### Exercise instructions
Below are records; reproduce exactly the lines from the one that has "Multi-Input combinational cell" through the one that has "Power is left", ends included, and nothing more.

### Listed records
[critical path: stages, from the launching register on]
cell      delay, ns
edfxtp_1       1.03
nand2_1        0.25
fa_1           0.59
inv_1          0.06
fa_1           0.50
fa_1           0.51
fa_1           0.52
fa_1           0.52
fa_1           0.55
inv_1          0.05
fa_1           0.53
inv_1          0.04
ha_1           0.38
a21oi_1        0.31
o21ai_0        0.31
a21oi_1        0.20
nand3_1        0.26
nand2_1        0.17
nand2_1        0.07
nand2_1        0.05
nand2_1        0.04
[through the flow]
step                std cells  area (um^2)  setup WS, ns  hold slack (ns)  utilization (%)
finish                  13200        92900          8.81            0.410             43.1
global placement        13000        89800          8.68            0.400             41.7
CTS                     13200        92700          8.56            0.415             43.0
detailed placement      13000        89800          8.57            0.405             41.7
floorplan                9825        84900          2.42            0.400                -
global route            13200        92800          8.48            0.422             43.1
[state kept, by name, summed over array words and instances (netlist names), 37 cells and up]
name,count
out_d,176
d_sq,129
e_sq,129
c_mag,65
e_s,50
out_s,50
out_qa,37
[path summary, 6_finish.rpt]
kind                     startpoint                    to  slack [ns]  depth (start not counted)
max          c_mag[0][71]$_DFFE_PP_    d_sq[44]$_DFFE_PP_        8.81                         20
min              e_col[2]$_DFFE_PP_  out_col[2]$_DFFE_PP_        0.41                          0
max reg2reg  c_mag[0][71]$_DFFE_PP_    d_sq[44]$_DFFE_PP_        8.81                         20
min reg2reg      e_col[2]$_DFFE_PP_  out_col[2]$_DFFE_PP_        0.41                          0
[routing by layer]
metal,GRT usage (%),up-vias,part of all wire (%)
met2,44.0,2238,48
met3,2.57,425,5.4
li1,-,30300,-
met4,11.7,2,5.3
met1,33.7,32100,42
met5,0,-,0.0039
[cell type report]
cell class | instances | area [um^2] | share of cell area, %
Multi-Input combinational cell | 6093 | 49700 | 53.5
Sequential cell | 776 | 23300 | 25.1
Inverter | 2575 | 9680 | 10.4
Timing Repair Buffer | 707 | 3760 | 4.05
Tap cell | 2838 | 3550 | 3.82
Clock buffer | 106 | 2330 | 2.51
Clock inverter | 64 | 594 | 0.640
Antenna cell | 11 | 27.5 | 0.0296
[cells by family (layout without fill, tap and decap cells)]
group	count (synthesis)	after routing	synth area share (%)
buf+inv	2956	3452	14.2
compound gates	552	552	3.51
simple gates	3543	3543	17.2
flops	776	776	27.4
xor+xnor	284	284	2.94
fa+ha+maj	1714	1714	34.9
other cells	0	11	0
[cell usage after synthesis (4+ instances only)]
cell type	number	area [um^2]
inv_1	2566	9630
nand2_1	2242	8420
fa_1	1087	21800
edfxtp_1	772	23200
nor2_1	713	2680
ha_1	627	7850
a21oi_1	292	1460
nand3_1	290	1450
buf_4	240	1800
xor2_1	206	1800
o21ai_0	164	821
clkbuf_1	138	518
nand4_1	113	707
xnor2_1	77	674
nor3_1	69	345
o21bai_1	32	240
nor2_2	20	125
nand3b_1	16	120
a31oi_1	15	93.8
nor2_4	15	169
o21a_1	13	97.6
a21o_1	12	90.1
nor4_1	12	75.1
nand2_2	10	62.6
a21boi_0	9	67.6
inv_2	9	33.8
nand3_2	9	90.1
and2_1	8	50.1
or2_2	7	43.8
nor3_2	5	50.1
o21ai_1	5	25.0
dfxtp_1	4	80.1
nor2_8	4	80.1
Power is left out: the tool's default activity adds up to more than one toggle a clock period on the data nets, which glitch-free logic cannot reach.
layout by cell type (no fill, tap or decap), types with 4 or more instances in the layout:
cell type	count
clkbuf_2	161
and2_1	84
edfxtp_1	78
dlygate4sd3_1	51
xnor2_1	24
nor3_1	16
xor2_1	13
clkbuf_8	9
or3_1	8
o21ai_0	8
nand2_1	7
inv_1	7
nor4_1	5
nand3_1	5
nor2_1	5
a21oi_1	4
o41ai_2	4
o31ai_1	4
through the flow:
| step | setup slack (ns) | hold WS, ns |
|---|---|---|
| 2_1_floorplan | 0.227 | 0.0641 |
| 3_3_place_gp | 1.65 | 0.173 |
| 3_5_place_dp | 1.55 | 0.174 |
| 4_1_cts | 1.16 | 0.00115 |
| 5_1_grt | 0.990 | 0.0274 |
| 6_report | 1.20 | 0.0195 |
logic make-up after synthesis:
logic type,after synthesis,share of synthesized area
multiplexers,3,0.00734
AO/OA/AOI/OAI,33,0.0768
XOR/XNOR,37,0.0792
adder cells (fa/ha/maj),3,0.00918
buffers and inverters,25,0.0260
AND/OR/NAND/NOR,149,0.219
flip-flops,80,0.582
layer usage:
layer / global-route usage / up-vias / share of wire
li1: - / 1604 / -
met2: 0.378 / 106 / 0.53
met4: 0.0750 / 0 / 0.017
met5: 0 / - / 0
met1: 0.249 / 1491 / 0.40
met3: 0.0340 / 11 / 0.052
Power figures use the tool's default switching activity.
<file path="src/ahfr_pkg.sv">
// ----------------------------------------------------------------------------
// ahfr_pkg
// Types, codes and character helpers of the ASCII hex frame receiver.
// ----------------------------------------------------------------------------
package ahfr_pkg;

    localparam int MAX_FRAME_CHARS_DEF = 512;

    localparam logic [6:0] CH_ENQ = 7'h05;
    localparam logic [6:0] CH_STX = 7'h02;
    localparam logic [6:0] CH_ETX = 7'h03;

    localparam logic [2:0] PH_IDLE  = 3'd0;
    localparam logic [2:0] PH_CMD   = 3'd1;
    localparam logic [2:0] PH_DATA  = 3'd2;
    localparam logic [2:0] PH_SUMHI = 3'd3;
    localparam logic [2:0] PH_SUMLO = 3'd4;

    localparam logic [2:0] EV_NONE = 3'd0;
    localparam logic [2:0] EV_ENQ  = 3'd1;
    localparam logic [2:0] EV_CMD  = 3'd2;
    localparam logic [2:0] EV_DATA = 3'd3;
    localparam logic [2:0] EV_GOOD = 3'd4;
    localparam logic [2:0] EV_BAD  = 3'd5;
    localparam logic [2:0] EV_OVER = 3'd6;

    typedef struct packed {
        logic [2:0] phase;
        logic [7:0] running_sum;
        logic [3:0] high_nibble;
        logic       digit_pending;
        logic [7:0] byte_index;
        logic       sum_mismatch;
    } ahfr_state_t;

    typedef struct packed {
        logic [7:0] data_position;
        logic [7:0] value;
        logic [2:0] event_kind;
    } ahfr_result_t;

    function automatic logic [3:0] digit_value(input logic [6:0] c);
        logic [3:0] d;
        d = 4'd0;
        if (c >= 7'h30 && c <= 7'h39) begin
            d = c[3:0];
        end else if (c >= 7'h41 && c <= 7'h46) begin
            d = 4'(c - 7'h37);
        end
        return d;
    endfunction

    function automatic logic [6:0] hex_upper(input logic [3:0] n);
        logic [6:0] c;
        if (n < 4'd10) begin
            c = 7'h30 + {3'd0, n};
        end else begin
            c = 7'h37 + {3'd0, n};
        end
        return c;
    endfunction

endpackage

</file>
<file path="src/ahfr_parser.sv">
// ----------------------------------------------------------------------------
// ahfr_parser
// Next-state and result logic for one received character.
// ----------------------------------------------------------------------------
module ahfr_parser #(
    parameter int MAX_FRAME_CHARS = ahfr_pkg::MAX_FRAME_CHARS_DEF,
    parameter int CNT_W           = $clog2(MAX_FRAME_CHARS + 1)
) (
    input  logic [7:0]           rx_char,
    input  ahfr_pkg::ahfr_state_t state,
    input  logic [CNT_W-1:0]     char_count,
    output ahfr_pkg::ahfr_state_t state_next,
    output logic [CNT_W-1:0]     char_count_next,
    output ahfr_pkg::ahfr_result_t result
);

    logic [6:0] c;
    logic [3:0] dig;
    logic       in_frame;

    assign c        = rx_char[6:0];
    assign dig      = ahfr_pkg::digit_value(c);
    assign in_frame = (state.phase >= ahfr_pkg::PH_CMD) && (state.phase <= ahfr_pkg::PH_SUMLO);

    always_comb begin
        state_next      = state;
        char_count_next = char_count;
        result          = '0;
        result.event_kind = ahfr_pkg::EV_NONE;
        priority if (c == ahfr_pkg::CH_ENQ) begin
            state_next.phase  = ahfr_pkg::PH_IDLE;
            result.event_kind = ahfr_pkg::EV_ENQ;
        end else if (c == ahfr_pkg::CH_STX) begin
            state_next.phase         = ahfr_pkg::PH_CMD;
            state_next.running_sum   = 8'd0;
            state_next.high_nibble   = 4'd0;
            state_next.digit_pending = 1'b0;
            state_next.byte_index    = 8'd0;
            state_next.sum_mismatch  = 1'b0;
            char_count_next          = CNT_W'(1);
        end else if (!in_frame) begin
            state_next.phase = ahfr_pkg::PH_IDLE;
        end else if (char_count >= CNT_W'(MAX_FRAME_CHARS)) begin
            state_next.phase  = ahfr_pkg::PH_IDLE;
            result.event_kind = ahfr_pkg::EV_OVER;
        end else begin
            char_count_next = char_count + CNT_W'(1);
            priority if (state.phase == ahfr_pkg::PH_CMD || state.phase == ahfr_pkg::PH_DATA) begin
                state_next.running_sum = state.running_sum + {1'b0, c};
                priority if (c == ahfr_pkg::CH_ETX) begin
                    state_next.digit_pending = 1'b0;
                    state_next.phase         = ahfr_pkg::PH_SUMHI;
                end else if (state.phase == ahfr_pkg::PH_CMD) begin
                    result.event_kind = ahfr_pkg::EV_CMD;
                    result.value      = {1'b0, c};
                    state_next.phase  = ahfr_pkg::PH_DATA;
                end else if (!state.digit_pending) begin
                    state_next.high_nibble   = dig;
                    state_next.digit_pending = 1'b1;
                end else begin
                    result.event_kind        = ahfr_pkg::EV_DATA;
                    result.value             = {state.high_nibble, dig};
                    result.data_position     = state.byte_index;
                    state_next.byte_index    = state.byte_index + 8'd1;
                    state_next.digit_pending = 1'b0;
                end
            end else if (state.phase == ahfr_pkg::PH_SUMHI) begin
                state_next.sum_mismatch = (c != ahfr_pkg::hex_upper(state.running_sum[7:4]));
                state_next.phase        = ahfr_pkg::PH_SUMLO;
            end else begin
                if (state.sum_mismatch || (c != ahfr_pkg::hex_upper(state.running_sum[3:0]))) begin
                    result.event_kind = ahfr_pkg::EV_BAD;
                end else begin
                    result.event_kind = ahfr_pkg::EV_GOOD;
                end
                state_next.phase = ahfr_pkg::PH_IDLE;
            end
        end
    end

endmodule

</file>
<file path="src/ascii_hex_frame_receiver_core.sv">
// ----------------------------------------------------------------------------
// ascii_hex_frame_receiver_core
// Decodes STX/ETX framed ASCII hex characters into command, data,
// checksum, enquiry and overflow events.
// ----------------------------------------------------------------------------
// Every received character yields exactly one event item, in the cycle after it
// is taken. A new character is accepted in every cycle in which the event
// register is empty or is being read, so the block sustains one character per
// clock; the only loops, the state and count registers, update in one pass.
module ascii_hex_frame_receiver_core #(
    parameter int MAX_FRAME_CHARS = ahfr_pkg::MAX_FRAME_CHARS_DEF
) (
    input  logic        aclk,
    input  logic        aresetn,
    input  logic        s_axis_tvalid,
    output logic        s_axis_tready,
    input  logic [7:0]  s_axis_tdata,   // [7:0] rx_char
    output logic        m_axis_tvalid,
    input  logic        m_axis_tready,
    output logic [23:0] m_axis_tdata    // [2:0] event_kind, [10:3] value,
                                        // [18:11] data_position, [23:19] zero
);

    localparam int CNT_W = $clog2(MAX_FRAME_CHARS + 1);

    ahfr_pkg::ahfr_state_t  state_reg, state_next;
    ahfr_pkg::ahfr_result_t result_reg, result_next;
    logic [CNT_W-1:0]       count_reg, count_next;
    logic                   m_valid_reg;
    logic                   accept;

    assign s_axis_tready = !m_valid_reg || m_axis_tready;
    assign accept        = s_axis_tvalid && s_axis_tready;

    ahfr_parser #(
        .MAX_FRAME_CHARS(MAX_FRAME_CHARS),
        .CNT_W          (CNT_W)
    ) u_parser (
        .rx_char        (s_axis_tdata),
        .state          (state_reg),
        .char_count     (count_reg),
        .state_next     (state_next),
        .char_count_next(count_next),
        .result         (result_next)
    );

    always_ff @(posedge aclk) begin
        if (!aresetn) begin
            state_reg   <= '0;
            count_reg   <= '0;
            m_valid_reg <= 1'b0;
        end else begin
            if (accept) begin
                state_reg   <= state_next;
                count_reg   <= count_next;
                m_valid_reg <= 1'b1;
            end else if (m_axis_tready) begin
                m_valid_reg <= 1'b0;
            end
        end
    end

    always_ff @(posedge aclk) begin
        if (accept) begin
            result_reg <= result_next;
        end
    end

    assign m_axis_tvalid = m_valid_reg;
    assign m_axis_tdata  = {5'd0, result_reg};

endmodule

</file>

### Solution for this exercise
Multi-Input combinational cell | 6093 | 49700 | 53.5
Sequential cell | 776 | 23300 | 25.1
Inverter | 2575 | 9680 | 10.4
Timing Repair Buffer | 707 | 3760 | 4.05
Tap cell | 2838 | 3550 | 3.82
Clock buffer | 106 | 2330 | 2.51
Clock inverter | 64 | 594 | 0.640
Antenna cell | 11 | 27.5 | 0.0296
[cells by family (layout without fill, tap and decap cells)]
group	count (synthesis)	after routing	synth area share (%)
buf+inv	2956	3452	14.2
compound gates	552	552	3.51
simple gates	3543	3543	17.2
flops	776	776	27.4
xor+xnor	284	284	2.94
fa+ha+maj	1714	1714	34.9
other cells	0	11	0
[cell usage after synthesis (4+ instances only)]
cell type	number	area [um^2]
inv_1	2566	9630
nand2_1	2242	8420
fa_1	1087	21800
edfxtp_1	772	23200
nor2_1	713	2680
ha_1	627	7850
a21oi_1	292	1460
nand3_1	290	1450
buf_4	240	1800
xor2_1	206	1800
o21ai_0	164	821
clkbuf_1	138	518
nand4_1	113	707
xnor2_1	77	674
nor3_1	69	345
o21bai_1	32	240
nor2_2	20	125
nand3b_1	16	120
a31oi_1	15	93.8
nor2_4	15	169
o21a_1	13	97.6
a21o_1	12	90.1
nor4_1	12	75.1
nand2_2	10	62.6
a21boi_0	9	67.6
inv_2	9	33.8
nand3_2	9	90.1
and2_1	8	50.1
or2_2	7	43.8
nor3_2	5	50.1
o21ai_1	5	25.0
dfxtp_1	4	80.1
nor2_8	4	80.1
Power is left out: the tool's default activity adds up to more than one toggle a clock period on the data nets, which glitch-free logic cannot reach.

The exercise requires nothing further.